People are being urged to stay away from A&E departments over the Christmas period unless it is "absolutely necessary" as senior doctors and NHS bosses in England anticipate a peak in demand between Boxing Day and 29 December. Alcohol misuse is expected to fuel the surge of emergency admissions.

The number of people attending A&E with probable alcohol poisoning has doubled in six years, according to a recent report by the Nuffield Trust, while general emergency admissions through A&E have risen 44% since 2004/05, with the number of visits increasing by two million over the same period.

In 2014, there were more A&E visits and more NHS 111 and ambulance calls than ever before. Due to the high demand, 30 hospitals were forced to turn away patients.

Professor Keith Willett, the National Clinical Director for Acute Care at NHS England, told Sky News that while A&E is available for people who need emergency help, those with minor complaints should seek alternative services and remedies.

"The NHS is open seven days a week, 365 days a year for those who need emergency help," Prof Willett said. "But A&E experiences a surge in the days following Christmas and the New Year.

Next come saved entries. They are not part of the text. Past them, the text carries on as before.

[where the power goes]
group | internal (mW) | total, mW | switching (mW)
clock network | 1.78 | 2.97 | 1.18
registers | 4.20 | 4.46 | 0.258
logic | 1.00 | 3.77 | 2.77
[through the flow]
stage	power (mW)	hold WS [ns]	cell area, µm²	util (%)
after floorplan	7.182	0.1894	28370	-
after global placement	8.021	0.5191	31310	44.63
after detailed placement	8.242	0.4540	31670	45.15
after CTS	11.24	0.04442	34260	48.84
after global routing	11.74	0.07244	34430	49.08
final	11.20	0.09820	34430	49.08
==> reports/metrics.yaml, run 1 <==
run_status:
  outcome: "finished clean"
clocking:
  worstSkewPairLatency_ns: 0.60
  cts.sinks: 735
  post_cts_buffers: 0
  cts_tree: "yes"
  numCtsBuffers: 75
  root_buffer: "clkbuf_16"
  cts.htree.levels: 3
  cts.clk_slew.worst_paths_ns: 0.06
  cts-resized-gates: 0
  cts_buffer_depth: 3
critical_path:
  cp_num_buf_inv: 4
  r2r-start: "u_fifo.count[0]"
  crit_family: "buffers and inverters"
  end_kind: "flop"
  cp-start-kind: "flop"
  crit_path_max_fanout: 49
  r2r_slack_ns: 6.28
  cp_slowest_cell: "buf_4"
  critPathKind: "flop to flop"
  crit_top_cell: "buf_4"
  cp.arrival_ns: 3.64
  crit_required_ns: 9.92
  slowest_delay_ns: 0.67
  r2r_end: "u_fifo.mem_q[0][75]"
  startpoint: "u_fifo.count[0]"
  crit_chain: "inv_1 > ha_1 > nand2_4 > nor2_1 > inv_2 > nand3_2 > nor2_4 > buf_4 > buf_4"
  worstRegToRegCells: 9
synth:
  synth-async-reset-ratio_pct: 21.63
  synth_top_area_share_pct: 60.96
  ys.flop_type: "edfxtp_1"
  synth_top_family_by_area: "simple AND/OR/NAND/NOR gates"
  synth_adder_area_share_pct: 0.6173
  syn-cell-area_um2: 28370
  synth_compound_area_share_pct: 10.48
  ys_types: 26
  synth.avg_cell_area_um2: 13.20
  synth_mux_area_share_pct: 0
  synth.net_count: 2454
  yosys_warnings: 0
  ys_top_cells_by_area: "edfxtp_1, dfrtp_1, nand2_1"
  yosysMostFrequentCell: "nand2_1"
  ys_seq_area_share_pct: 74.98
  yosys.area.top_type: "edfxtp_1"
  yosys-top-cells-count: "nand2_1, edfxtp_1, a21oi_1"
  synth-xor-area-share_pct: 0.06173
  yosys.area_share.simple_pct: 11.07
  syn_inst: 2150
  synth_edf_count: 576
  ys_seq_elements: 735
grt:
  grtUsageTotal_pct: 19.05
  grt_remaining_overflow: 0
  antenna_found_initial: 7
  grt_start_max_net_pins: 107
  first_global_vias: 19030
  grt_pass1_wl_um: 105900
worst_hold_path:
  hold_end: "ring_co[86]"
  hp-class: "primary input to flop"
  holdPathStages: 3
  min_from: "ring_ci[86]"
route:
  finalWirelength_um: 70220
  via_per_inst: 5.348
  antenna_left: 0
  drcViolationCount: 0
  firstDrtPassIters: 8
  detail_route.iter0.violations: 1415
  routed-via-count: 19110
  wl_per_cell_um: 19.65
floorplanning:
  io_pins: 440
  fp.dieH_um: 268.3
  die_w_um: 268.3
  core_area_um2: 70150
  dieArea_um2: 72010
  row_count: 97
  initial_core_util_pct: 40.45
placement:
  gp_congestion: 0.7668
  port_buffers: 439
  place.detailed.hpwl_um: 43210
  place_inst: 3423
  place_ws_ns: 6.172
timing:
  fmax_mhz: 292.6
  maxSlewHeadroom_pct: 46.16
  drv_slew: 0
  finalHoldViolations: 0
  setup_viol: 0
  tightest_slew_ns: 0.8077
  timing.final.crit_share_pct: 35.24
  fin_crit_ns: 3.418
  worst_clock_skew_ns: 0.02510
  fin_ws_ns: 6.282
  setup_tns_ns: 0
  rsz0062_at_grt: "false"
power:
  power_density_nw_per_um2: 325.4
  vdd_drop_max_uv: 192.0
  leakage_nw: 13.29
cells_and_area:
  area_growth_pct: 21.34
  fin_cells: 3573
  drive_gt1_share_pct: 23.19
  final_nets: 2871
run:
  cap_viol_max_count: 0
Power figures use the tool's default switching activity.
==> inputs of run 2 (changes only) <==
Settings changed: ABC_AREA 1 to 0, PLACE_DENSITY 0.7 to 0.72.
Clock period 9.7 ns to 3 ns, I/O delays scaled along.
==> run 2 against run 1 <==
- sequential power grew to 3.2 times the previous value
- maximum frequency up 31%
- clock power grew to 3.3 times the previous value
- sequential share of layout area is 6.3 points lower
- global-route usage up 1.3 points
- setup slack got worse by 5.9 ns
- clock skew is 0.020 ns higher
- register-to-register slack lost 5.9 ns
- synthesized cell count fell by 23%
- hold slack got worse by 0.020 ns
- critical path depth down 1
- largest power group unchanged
[config.mk]
export PLATFORM = sky130hd
export DESIGN_NAME = clock_ratio_monitor
export DESIGN_NICKNAME = d
export VERILOG_FILES = /design/src/rtl/clock_ratio_monitor_pkg.sv /design/src/rtl/clock_ratio_monitor_sync_edge_detect.sv /design/src/rtl/clock_ratio_monitor.sv
export SDC_FILE = /design/constraint.sdc
export NUM_CORES = 1
export LEC_CHECK = 0
export CAP_MARGIN = 10
export CORE_ASPECT_RATIO = 1.2
export CORE_MARGIN = 8
export CORE_UTILIZATION = 35
export DETAILED_ROUTE_END_ITERATION = 10
export SLEW_MARGIN = 15
export SYNTH_ARGS = -nofsm -noshare
export SYNTH_HDL_FRONTEND = slang
export SYNTH_SLANG_ARGS = --single-unit
export TNS_END_PERCENT = 20
[constraint.sdc]
create_clock -name CLK_IN -period 2.9 [get_ports CLK_IN]
set_input_delay 0.29 -clock CLK_IN [delete_from_list [all_inputs] [get_ports CLK_IN]]
set_output_delay 0.29 -clock CLK_IN [all_outputs]
set_load 0.1 [all_outputs]
[src/rtl/clock_ratio_monitor_pkg.sv]
// Shared types and helpers for the divided-clock period monitor.
// Holds the FSM encoding, the default counter width and the saturation limit helper.
package clock_ratio_monitor_pkg;

    typedef enum logic {
        ST_IDLE    = 1'b0,
        ST_MEASURE = 1'b1
    } state_e;

    localparam int DEF_CNT_W = 16;

    function automatic int cnt_max(input int w);
        return (1 << w) - 1;
    endfunction

endpackage

[src/rtl/clock_ratio_monitor_sync_edge_detect.sv]
// Two-flop synchroniser followed by a registered rising-edge pulse.
// The pulse is one clk_i cycle wide and appears 3 cycles after async_i rises.
module sync_edge_detect (
    input  logic clk_i,
    input  logic rst_ni,
    input  logic async_i,
    output logic edge_o
);

    logic meta_q;
    logic sync_q;
    logic prev_q;
    logic edge_q;

    always_ff @(posedge clk_i or negedge rst_ni) begin
        if (!rst_ni) begin
            meta_q <= 1'b0;
            sync_q <= 1'b0;
            prev_q <= 1'b0;
            edge_q <= 1'b0;
        end else begin
            meta_q <= async_i;
            sync_q <= meta_q;
            prev_q <= sync_q;
            edge_q <= sync_q & ~prev_q;
        end
    end

    assign edge_o = edge_q;

endmodule
==> config.mk <==
export PLATFORM = sky130hd
export DESIGN_NAME = boot_loader
export DESIGN_NICKNAME = d
export VERILOG_FILES = /design/src/rtl/boot_loader.sv
export SDC_FILE = /design/constraint.sdc
export NUM_CORES = 1
export LEC_CHECK = 0
export ABC_AREA = 1
export BUFFER_PORTS_ARGS = -buffer_cell sky130_fd_sc_hd__buf_2
export CAP_MARGIN = 40
export CORE_ASPECT_RATIO = 0.8
export CORE_UTILIZATION = 49
export DETAILED_ROUTE_END_ITERATION = 16
export PLACE_DENSITY = 0.75
export SYNTH_ARGS = -nofsm -noshare
export SYNTH_HDL_FRONTEND = slang
export SYNTH_SLANG_ARGS = --single-unit
==> constraint.sdc <==
create_clock -name clk -period 5.2 [get_ports clk]
set_clock_uncertainty 0.2 [all_clocks]
set_input_delay 0.26 -clock clk [delete_from_list [all_inputs] [get_ports clk]]
set_output_delay 0.26 -clock clk [all_outputs]
set_load 0.05 [all_outputs]
**src/rtl/vend_ctrl_param.sv**
```systemverilog
// vend_ctrl_param
//   Parametrised vending-machine controller. Counts credit in nickel units
//   (nickel = 1, dime = 2, quarter = 5), holds a programmable price and a
//   stock counter per item, vends on select, and returns change as
//   dime/nickel pulses.
//
// Ports
//   clock, reset            : rising-edge clock, synchronous active-high reset
//   item_number             : item index for select, price write and restock
//   select                  : purchase request (level, sampled each cycle)
//   nickel_in/dime_in/quarter_in : coin-accepted strobes
//   cancel                  : refund all credit as change
//   price_wr_en/price_wr_data : write price of item_number
//   restock_en              : reload stock of item_number with DEFAULT_STOCK
//   dispense, dispensed_item: one-cycle vend pulse and the item vended
//   nickel_out, dime_out    : change-return pulses, one coin per cycle
//   credit                  : current credit
//   sold_out, insufficient, invalid_sel, coin_reject : one-cycle status pulses
//   busy                    : controller is vending or returning change

module vend_ctrl_param #(
    parameter int NUM_ITEMS     = 16,
    parameter int CREDIT_W      = 8,
    parameter int PRICE_W       = 8,
    parameter int STOCK_W       = 4,
    parameter int DEFAULT_PRICE = 3,
    parameter int DEFAULT_STOCK = 2,
    localparam int ITEM_W       = (NUM_ITEMS > 1) ? $clog2(NUM_ITEMS) : 1
) (
    input  logic                clock,
    input  logic                reset,
    input  logic [ITEM_W-1:0]   item_number,
    input  logic                select,
    input  logic                nickel_in,
    input  logic                dime_in,
    input  logic                quarter_in,
    input  logic                cancel,
    input  logic                price_wr_en,
    input  logic [PRICE_W-1:0]  price_wr_data,
    input  logic                restock_en,
    output logic                dispense,
    output logic [ITEM_W-1:0]   dispensed_item,
    output logic                nickel_out,
    output logic                dime_out,
    output logic [CREDIT_W-1:0] credit,
    output logic                sold_out,
    output logic                insufficient,
    output logic                invalid_sel,
    output logic                coin_reject,
    output logic                busy
);

    localparam logic [1:0] IDLE   = 2'd0;
    localparam logic [1:0] VEND   = 2'd1;
    localparam logic [1:0] CHANGE = 2'd2;

    localparam logic [CREDIT_W:0] CREDIT_MAX_EXT = {1'b0, {CREDIT_W{1'b1}}};
    localparam logic [ITEM_W:0]   NUM_ITEMS_EXT  = (ITEM_W + 1)'(NUM_ITEMS);

    logic [1:0]          state;
    logic [PRICE_W-1:0]  price_q [NUM_ITEMS];
    logic [STOCK_W-1:0]  stock_q [NUM_ITEMS];

    // Next-state / next-output values
    logic [1:0]          state_d;
    logic [CREDIT_W-1:0] credit_d;
    logic [ITEM_W-1:0]   item_d;
    logic                dispense_d, nickel_d, dime_d;
    logic                sold_d, insuf_d, inval_d, reject_d;
    logic                price_we, restock_we, stock_dec;

    // Request decode
    logic                item_valid;
    logic [ITEM_W-1:0]   item_idx;
    logic [PRICE_W-1:0]  price_sel;
    logic [STOCK_W-1:0]  stock_sel;
    logic                coins_any;
    logic [3:0]          coin_sum;
    logic [CREDIT_W:0]   credit_sum;

    // One change-return step, shared by cancel, VEND exit and CHANGE
    logic                chg_active, chg_dime, chg_nickel;
    logic [CREDIT_W-1:0] chg_credit;

    assign item_valid = ({1'b0, item_number} < NUM_ITEMS_EXT);
    // Out-of-range indices are redirected to entry 0; their result is masked
    // by item_valid so the array is never read or written out of bounds.
    assign item_idx   = item_valid ? item_number : '0;
    assign price_sel  = price_q[item_idx];
    assign stock_sel  = stock_q[item_idx];

    assign coins_any  = nickel_in | dime_in | quarter_in;
    assign coin_sum   = {3'b000, nickel_in} + {2'b00, dime_in, 1'b0}
                      + (quarter_in ? 4'd5 : 4'd0);
    assign credit_sum = {1'b0, credit} + (CREDIT_W + 1)'(coin_sum);

    assign chg_active = (credit != '0);
    assign chg_dime   = (credit >= CREDIT_W'(2));
    assign chg_nickel = (credit == CREDIT_W'(1));
    assign chg_credit = chg_dime ? credit - CREDIT_W'(2) : '0;

    always_comb begin
        state_d    = state;
        credit_d   = credit;
        item_d     = dispensed_item;
        dispense_d = 1'b0;
        nickel_d   = 1'b0;
        dime_d     = 1'b0;
        sold_d     = 1'b0;
        insuf_d    = 1'b0;
        inval_d    = 1'b0;
        reject_d   = 1'b0;
        price_we   = 1'b0;
        restock_we = 1'b0;
        stock_dec  = 1'b0;

        case (state)
            IDLE: begin
                if (cancel) begin
                    // Cancel claims the cycle; the first change coin is issued
                    // on the same edge that leaves IDLE.
                    reject_d = coins_any;
                    if (chg_active) begin
                        dime_d   = chg_dime;
                        nickel_d = chg_nickel;
                        credit_d = chg_credit;
                        state_d  = CHANGE;
                    end
                end else if (price_wr_en || restock_en) begin
                    reject_d   = coins_any;
                    price_we   = price_wr_en && item_valid;
                    restock_we = restock_en && item_valid;
                end else if (select) begin
                    reject_d = coins_any;
                    if (!item_valid) begin
                        inval_d = 1'b1;
                    end else if (stock_sel == '0) begin
                        sold_d = 1'b1;
                    end else if (credit < CREDIT_W'(price_sel)) begin
                        insuf_d = 1'b1;
                    end else begin
                        credit_d   = credit - CREDIT_W'(price_sel);
                        stock_dec  = 1'b1;
                        item_d     = item_number;
                        dispense_d = 1'b1;
                        state_d    = VEND;
                    end
                end else if (coins_any) begin
                    if (credit_sum > CREDIT_MAX_EXT) begin
                        reject_d = 1'b1;
                    end else begin
                        credit_d = credit_sum[CREDIT_W-1:0];
                    end
                end
            end

            VEND, CHANGE: begin
                // Leaving VEND issues the first change coin directly so the
                // pulse train starts the cycle after dispense; the last coin's
                // cycle is still spent in CHANGE, returning to IDLE after it.
                reject_d = coins_any;
                if (chg_active) begin
                    dime_d   = chg_dime;
                    nickel_d = chg_nickel;
                    credit_d = chg_credit;
                    state_d  = CHANGE;
                end else begin
                    state_d  = IDLE;
                end
            end

            default: state_d = IDLE;
        endcase
    end

    always_ff @(posedge clock) begin
        if (reset) begin
            state          <= IDLE;
            credit         <= '0;
            dispensed_item <= '0;
            dispense       <= 1'b0;
            nickel_out     <= 1'b0;
            dime_out       <= 1'b0;
            sold_out       <= 1'b0;
            insufficient   <= 1'b0;
            invalid_sel    <= 1'b0;
            coin_reject    <= 1'b0;
            busy           <= 1'b0;
            for (int unsigned i = 0; i < NUM_ITEMS; i++) begin
                price_q[i] <= PRICE_W'(DEFAULT_PRICE);
                stock_q[i] <= STOCK_W'(DEFAULT_STOCK);
            end
        end else begin
            state          <= state_d;
            credit         <= credit_d;
            dispensed_item <= item_d;
            dispense       <= dispense_d;
            nickel_out     <= nickel_d;
            dime_out       <= dime_d;
            sold_out       <= sold_d;
            insufficient   <= insuf_d;
            invalid_sel    <= inval_d;
            coin_reject    <= reject_d;
            busy           <= (state_d != IDLE);
            if (price_we) begin
                price_q[item_idx] <= price_wr_data;
            end
            if (restock_we) begin
                stock_q[item_idx] <= STOCK_W'(DEFAULT_STOCK);
            end else if (stock_dec) begin
                stock_q[item_idx] <= stock_sel - STOCK_W'(1);
            end
        end
    end

endmodule

```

Younger, fitter people can help our hard-working NHS doctors and nurses by only attending if it's absolutely necessary."

People are advised to keep winter remedies such as over-the-counter painkillers and cough syrups at home and use a pharmacist as a "first point of contact when you're unwell". Those suffering from viral coughs, flu and other minor illnesses have been told to recover at home.

The Royal Society for the Prevention of Accidents has also warned that Christmas can be a dangerous time, with risks of injury due to flammable decorations, cables for new gadgets, unsafe toys and trailing wires.

NHS England is also advising families to keep homes properly heated and to watch out for elderly relatives and neighbours.